---------- Input data ----------

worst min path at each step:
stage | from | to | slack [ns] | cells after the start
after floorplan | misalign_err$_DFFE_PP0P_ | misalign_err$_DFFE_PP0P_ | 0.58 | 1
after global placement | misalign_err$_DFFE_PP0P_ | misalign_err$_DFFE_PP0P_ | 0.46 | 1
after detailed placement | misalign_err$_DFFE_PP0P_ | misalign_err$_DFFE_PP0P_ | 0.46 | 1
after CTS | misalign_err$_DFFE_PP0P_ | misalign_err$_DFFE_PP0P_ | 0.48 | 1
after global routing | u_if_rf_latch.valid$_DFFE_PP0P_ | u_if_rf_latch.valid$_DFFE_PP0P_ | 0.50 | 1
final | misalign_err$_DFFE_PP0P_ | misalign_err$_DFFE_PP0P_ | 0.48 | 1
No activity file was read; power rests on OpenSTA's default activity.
$ cat src/rtl/vote_button_debounce.sv
// Per-button debouncer: saturating high-sample counter with a one-cycle press pulse
// emitted on the edge the counter reaches DEBOUNCE_CYCLES.
module vote_button_debounce
    import voting_pkg::*;
#(
    parameter int unsigned DEBOUNCE_CYCLES = DEF_DEBOUNCE_CYCLES
) (
    input  logic clock,
    input  logic reset_n,
    input  logic button,
    output logic press
);

    localparam int unsigned   CNT_W   = $clog2(DEBOUNCE_CYCLES + 1);
    localparam logic [CNT_W-1:0] CNT_MAX = CNT_W'(DEBOUNCE_CYCLES);

    logic [CNT_W-1:0] r_cnt;
    logic             r_press;

    // Counter holds at CNT_MAX so a held button fires once; release clears it.
    always_ff @(posedge clock or negedge reset_n) begin
        if (!reset_n) begin
            r_cnt   <= '0;
            r_press <= 1'b0;
        end else if (!button) begin
            r_cnt   <= '0;
            r_press <= 1'b0;
        end else if (r_cnt != CNT_MAX) begin
            r_cnt   <= r_cnt + CNT_W'(1);
            r_press <= (r_cnt == CNT_MAX - CNT_W'(1));
        end else begin
            r_press <= 1'b0;
        end
    end

    assign press = r_press;

endmodule

$ cat src/rtl/multi_candidate_voting_machine.sv
// N-candidate voting machine: debounced buttons, saturating tallies, vote FSM with
// acknowledge/release lockout, and a result-display mode driving the LED bank.
module multi_candidate_voting_machine
    import voting_pkg::*;
#(
    parameter int unsigned NUM_CANDIDATES  = DEF_NUM_CANDIDATES,
    parameter int unsigned COUNT_W         = DEF_COUNT_W,
    parameter int unsigned DEBOUNCE_CYCLES = DEF_DEBOUNCE_CYCLES,
    parameter int unsigned ACK_CYCLES      = DEF_ACK_CYCLES
) (
    input  logic                      clock,
    input  logic                      reset_n,
    input  logic                      mode,
    input  logic [NUM_CANDIDATES-1:0] button,
    output logic [COUNT_W-1:0]        led,
    output logic                      vote_accepted,
    output logic                      vote_conflict,
    output logic [NUM_CANDIDATES-1:0] tally_sat
);

    localparam int unsigned ACK_W = $clog2(ACK_CYCLES + 1);
    localparam int unsigned SEL_W = $clog2(NUM_CANDIDATES);
    localparam int unsigned POP_W = $clog2(NUM_CANDIDATES + 1);

    vote_state_t                r_state, w_state_nxt;
    logic [ACK_W-1:0]           r_ack_cnt, w_ack_cnt_nxt;
    logic [COUNT_W-1:0]         r_led, w_led_nxt;
    logic                       r_accept, w_accept_nxt;
    logic                       r_conflict, w_conflict_nxt;
    logic [SEL_W-1:0]           r_sel, w_sel_nxt;
    logic                       w_vote;
    logic [COUNT_W-1:0]         r_tally [NUM_CANDIDATES];
    logic [NUM_CANDIDATES-1:0]  r_sat;

    logic [NUM_CANDIDATES-1:0]  w_press;
    logic [POP_W-1:0]           w_press_cnt;
    logic [SEL_W-1:0]           w_press_idx;
    logic                       w_single;
    logic                       w_multi;

    for (genvar g = 0; g < NUM_CANDIDATES; g++) begin : g_debounce
        vote_button_debounce #(
            .DEBOUNCE_CYCLES (DEBOUNCE_CYCLES)
        ) u_debounce (
            .clock   (clock),
            .reset_n (reset_n),
            .button  (button[g]),
            .press   (w_press[g])
        );
    end

    // Count simultaneous presses; the index is only meaningful when exactly one is set.
    always_comb begin
        w_press_cnt = '0;
        w_press_idx = '0;
        for (int i = 0; i < NUM_CANDIDATES; i++) begin
            if (w_press[i]) begin
                w_press_cnt = w_press_cnt + POP_W'(1);
                w_press_idx = SEL_W'(i);
            end
        end
    end

    assign w_single = (w_press_cnt == POP_W'(1));
    assign w_multi  = (w_press_cnt >  POP_W'(1));

    always_ff @(posedge clock or negedge reset_n) begin
        if (!reset_n) begin
            r_state    <= IDLE;
            r_ack_cnt  <= '0;
            r_led      <= '0;
            r_accept   <= 1'b0;
            r_conflict <= 1'b0;
            r_sel      <= '0;
        end else begin
            r_state    <= w_state_nxt;
            r_ack_cnt  <= w_ack_cnt_nxt;
            r_led      <= w_led_nxt;
            r_accept   <= w_accept_nxt;
            r_conflict <= w_conflict_nxt;
            r_sel      <= w_sel_nxt;
        end
    end

    // Result mode overrides the vote FSM and parks it in IDLE.
    always_comb begin
        w_state_nxt    = r_state;
        w_ack_cnt_nxt  = r_ack_cnt;
        w_led_nxt      = '0;
        w_accept_nxt   = 1'b0;
        w_conflict_nxt = 1'b0;
        w_sel_nxt      = r_sel;
        w_vote         = 1'b0;
        if (mode) begin
            w_state_nxt   = IDLE;
            w_ack_cnt_nxt = '0;
            w_led_nxt     = r_tally[r_sel];
            if (w_single) begin
                w_sel_nxt = w_press_idx;
            end
        end else begin
            case (r_state)
                IDLE: begin
                    if (w_single) begin
                        w_vote        = 1'b1;
                        w_accept_nxt  = 1'b1;
                        w_led_nxt     = '1;
                        w_ack_cnt_nxt = ACK_W'(1);
                        w_state_nxt   = ACK;
                    end else if (w_multi) begin
                        w_conflict_nxt = 1'b1;
                        w_state_nxt    = WAIT_REL;
                    end
                end
                ACK: begin
                    if (r_ack_cnt >= ACK_W'(ACK_CYCLES)) begin
                        w_ack_cnt_nxt = '0;
                        w_state_nxt   = WAIT_REL;
                    end else begin
                        w_ack_cnt_nxt = r_ack_cnt + ACK_W'(1);
                        w_led_nxt     = '1;
                    end
                end
                WAIT_REL: begin
                    if (button == '0) begin
                        w_state_nxt = IDLE;
                    end
                end
                default: begin
                    w_state_nxt = IDLE;
                end
            endcase
        end
    end

    // A vote at full scale leaves the tally alone and latches the sticky flag.
    always_ff @(posedge clock or negedge reset_n) begin
        if (!reset_n) begin
            for (int i = 0; i < NUM_CANDIDATES; i++) begin
                r_tally[i] <= '0;
            end
            r_sat <= '0;
        end else if (w_vote) begin
            if (r_tally[w_press_idx] == '1) begin
                r_sat[w_press_idx] <= 1'b1;
            end else begin
                r_tally[w_press_idx] <= r_tally[w_press_idx] + COUNT_W'(1);
            end
        end
    end

    assign led           = r_led;
    assign vote_accepted = r_accept;
    assign vote_conflict = r_conflict;
    assign tally_sat     = r_sat;

endmodule
--- src/rtl/lz77_pkg.sv ---
// lz77_pkg: shared types and default sizing for the LZ77 search controller.
//   state_t  - controller FSM states
//   token_t  - emitted token {offset, match_len, char_nxt}
//   *_DEF    - default STR_LEN / SEARCH_SIZE / LA_SIZE
package lz77_pkg;

  localparam int unsigned STR_LEN_DEF     = 2048;
  localparam int unsigned SEARCH_SIZE_DEF = 9;
  localparam int unsigned LA_SIZE_DEF     = 8;

  typedef enum logic [2:0] {
    IDLE,
    SEARCH,
    EMIT,
    SHIFT,
    DONE
  } state_t;

  typedef struct packed {
    logic [3:0] offset;
    logic [2:0] match_len;
    logic [7:0] char_nxt;
  } token_t;

endpackage
===== config.mk =====
export PLATFORM = sky130hd
export DESIGN_NAME = m68k_bus_ctrl
export DESIGN_NICKNAME = d
export VERILOG_FILES = /design/src/rtl/m68k_bus_pkg.sv /design/src/rtl/m68k_ipl_enc.sv /design/src/rtl/m68k_bus_ctrl.sv
export SDC_FILE = /design/constraint.sdc
export NUM_CORES = 1
export LEC_CHECK = 0
export BUFFER_PORTS_ARGS = -buffer_cell sky130_fd_sc_hd__buf_2
export CAP_MARGIN = 20
export CORE_MARGIN = 4
export CORE_UTILIZATION = 48
export DETAILED_ROUTE_END_ITERATION = 7
export PLACE_DENSITY_LB_ADDON = 0.08
export SLEW_MARGIN = 40
export SYNTH_ARGS = -nofsm -noshare
export SYNTH_HDL_FRONTEND = slang
export SYNTH_SLANG_ARGS = --single-unit

===== constraint.sdc =====
create_clock -name clk -period 3.65 [get_ports clk]
set_input_delay 0.73 -clock clk [delete_from_list [all_inputs] [get_ports clk]]
set_output_delay 0.73 -clock clk [all_outputs]
set_load 0.01 [all_outputs]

----------

■ Work to complete
Using the entries above, repeat only the lines from the one containing "w_ack_cnt_nxt = r_ack_cnt" through the one containing "package lz77_pkg;", end lines included.

■ Result of this task
                        w_ack_cnt_nxt = r_ack_cnt + ACK_W'(1);
                        w_led_nxt     = '1;
                    end
                end
                WAIT_REL: begin
                    if (button == '0) begin
                        w_state_nxt = IDLE;
                    end
                end
                default: begin
                    w_state_nxt = IDLE;
                end
            endcase
        end
    end

    // A vote at full scale leaves the tally alone and latches the sticky flag.
    always_ff @(posedge clock or negedge reset_n) begin
        if (!reset_n) begin
            for (int i = 0; i < NUM_CANDIDATES; i++) begin
                r_tally[i] <= '0;
            end
            r_sat <= '0;
        end else if (w_vote) begin
            if (r_tally[w_press_idx] == '1) begin
                r_sat[w_press_idx] <= 1'b1;
            end else begin
                r_tally[w_press_idx] <= r_tally[w_press_idx] + COUNT_W'(1);
            end
        end
    end

    assign led           = r_led;
    assign vote_accepted = r_accept;
    assign vote_conflict = r_conflict;
    assign tally_sat     = r_sat;

endmodule
--- src/rtl/lz77_pkg.sv ---
// lz77_pkg: shared types and default sizing for the LZ77 search controller.
//   state_t  - controller FSM states
//   token_t  - emitted token {offset, match_len, char_nxt}
//   *_DEF    - default STR_LEN / SEARCH_SIZE / LA_SIZE
package lz77_pkg;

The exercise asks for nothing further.